FIG. 5 is a cross-sectional view illustrating the method of manufacturing the semiconductor device according to the embodiment of the present invention, which shows the step subsequent to FIG. 4;

[Explanation of symbols]

DESCRIPTION OF SYMBOLS 1 ... Plate, 1a ... hole, 2 ... Semiconductor chip, 3 ... Adhesive resin, 4 ... Bump, 5 ... Wiring pattern, 6 ... Printed wiring board, 7 ... Bonding head, 7a ... Vacuum hole.

Claims (4)

[Claims] 1. A semiconductor device formed by mounting a semiconductor chip on a printed wiring board, comprising: a wiring pattern formed on the printed wiring board; and a semiconductor device mounted on the wiring pattern via a conductive member.

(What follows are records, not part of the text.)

===== src/ahb_if.sv =====
interface ahb_if
    import soc_pkg::*;
();

    logic        hsel;
    ahb_addr_u   haddr;
    htrans_e     htrans;
    logic        hwrite;
    hsize_e      hsize;
    logic [31:0] hwdata;
    logic        hready;
    logic        hreadyout;
    logic        hresp;
    logic [31:0] hrdata;

    modport manager (
        output hsel,
        output haddr,
        output htrans,
        output hwrite,
        output hsize,
        output hwdata,
        output hready,
        input  hreadyout,
        input  hresp,
        input  hrdata
    );

    modport subordinate (
        input  hsel,
        input  haddr,
        input  htrans,
        input  hwrite,
        input  hsize,
        input  hwdata,
        input  hready,
        output hreadyout,
        output hresp,
        output hrdata
    );

endinterface


===== src/ahb_decoder.sv =====
`include "soc_defines.svh"

module ahb_decoder
    import soc_pkg::*;
(
    input  logic        clk,
    input  logic        rst_n,
    input  logic [31:0] haddr,
    input  logic [1:0]  htrans,
    input  logic        hwrite,
    input  logic [2:0]  hsize,
    input  logic [31:0] hwdata,
    output logic [31:0] hrdata,
    output logic        hready,
    output logic        hresp,
    ahb_if.manager      itcm_bus,
    ahb_if.manager      dtcm_bus
);

    ahb_addr_u addr;
    logic      active;
    logic      hit_itcm;
    logic      hit_dtcm;
    logic      dsel_itcm;
    logic      dsel_dtcm;
    logic      err_first;
    logic      err_second;

    assign addr     = haddr;
    assign active   = (htrans == HTRANS_NONSEQ) || (htrans == HTRANS_SEQ);
    assign hit_itcm = addr.region_view.region == `SOC_REGION_ITCM;
    assign hit_dtcm = addr.region_view.region == `SOC_REGION_DTCM;

    // Address phase fans out to both TCMs, only hsel differs
    assign itcm_bus.hsel   = hit_itcm;
    assign itcm_bus.haddr  = addr;
    assign itcm_bus.htrans = htrans_e'(htrans);
    assign itcm_bus.hwrite = hwrite;
    assign itcm_bus.hsize  = hsize_e'(hsize);
    assign itcm_bus.hwdata = hwdata;
    assign itcm_bus.hready = hready;

    assign dtcm_bus.hsel   = hit_dtcm;
    assign dtcm_bus.haddr  = addr;
    assign dtcm_bus.htrans = htrans_e'(htrans);
    assign dtcm_bus.hwrite = hwrite;
    assign dtcm_bus.hsize  = hsize_e'(hsize);
    assign dtcm_bus.hwdata = hwdata;
    assign dtcm_bus.hready = hready;

    always_ff @(posedge clk or negedge rst_n) begin
        if (!rst_n) begin
            dsel_itcm  <= 1'b0;
            dsel_dtcm  <= 1'b0;
            err_first  <= 1'b0;
            err_second <= 1'b0;
        end else begin
            // Unmapped transfer: first error cycle stalls, second one releases
            err_first  <= hready && active && !hit_itcm && !hit_dtcm;
            err_second <= err_first;
            if (hready) begin
                dsel_itcm <= active && hit_itcm;
                dsel_dtcm <= active && hit_dtcm;
            end
        end
    end

    // Response mux, idle data phase answers OKAY with zero data
    always_comb begin
        hrdata = 32'h0;
        hready = 1'b1;
        hresp  = 1'b0;
        if (dsel_itcm) begin
            hrdata = itcm_bus.hrdata;
            hready = itcm_bus.hreadyout;
            hresp  = itcm_bus.hresp;
        end else if (dsel_dtcm) begin
            hrdata = dtcm_bus.hrdata;
            hready = dtcm_bus.hreadyout;
            hresp  = dtcm_bus.hresp;
        end else if (err_first) begin
            hready = 1'b0;
            hresp  = 1'b1;
        end else if (err_second) begin
            hresp  = 1'b1;
        end
    end

endmodule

A semiconductor chip provided on a surface of the semiconductor chip opposite to the wiring pattern, the plate having a hole on the surface and being larger than the semiconductor chip. Semiconductor device. 2. The semiconductor device according to claim 1, wherein the plate-like body is made of a metal material and has a concave shape on the semiconductor chip side so as to cover the semiconductor chip. 3. A method for manufacturing a semiconductor device in which a semiconductor chip is mounted on a printed wiring board by using a bonding head having a vacuum suction hole, wherein the through hole is larger than a back surface of the semiconductor chip. Preparing a plate-like body having: a step of vacuum-sucking the plate-like body by the bonding head in a state where the vacuum suction hole is connected to the through-hole; A step of vacuum-sucking through the through-hole by the bonding head; and preparing a printed wiring board coated with an adhesive, and pressing the semiconductor chip onto the printed wiring board by the bonding head through the adhesive. A method of manufacturing a semiconductor device, comprising: heating. 4. The method according to claim 3, wherein the semiconductor chip is mounted on the printed wiring board via a conductive member.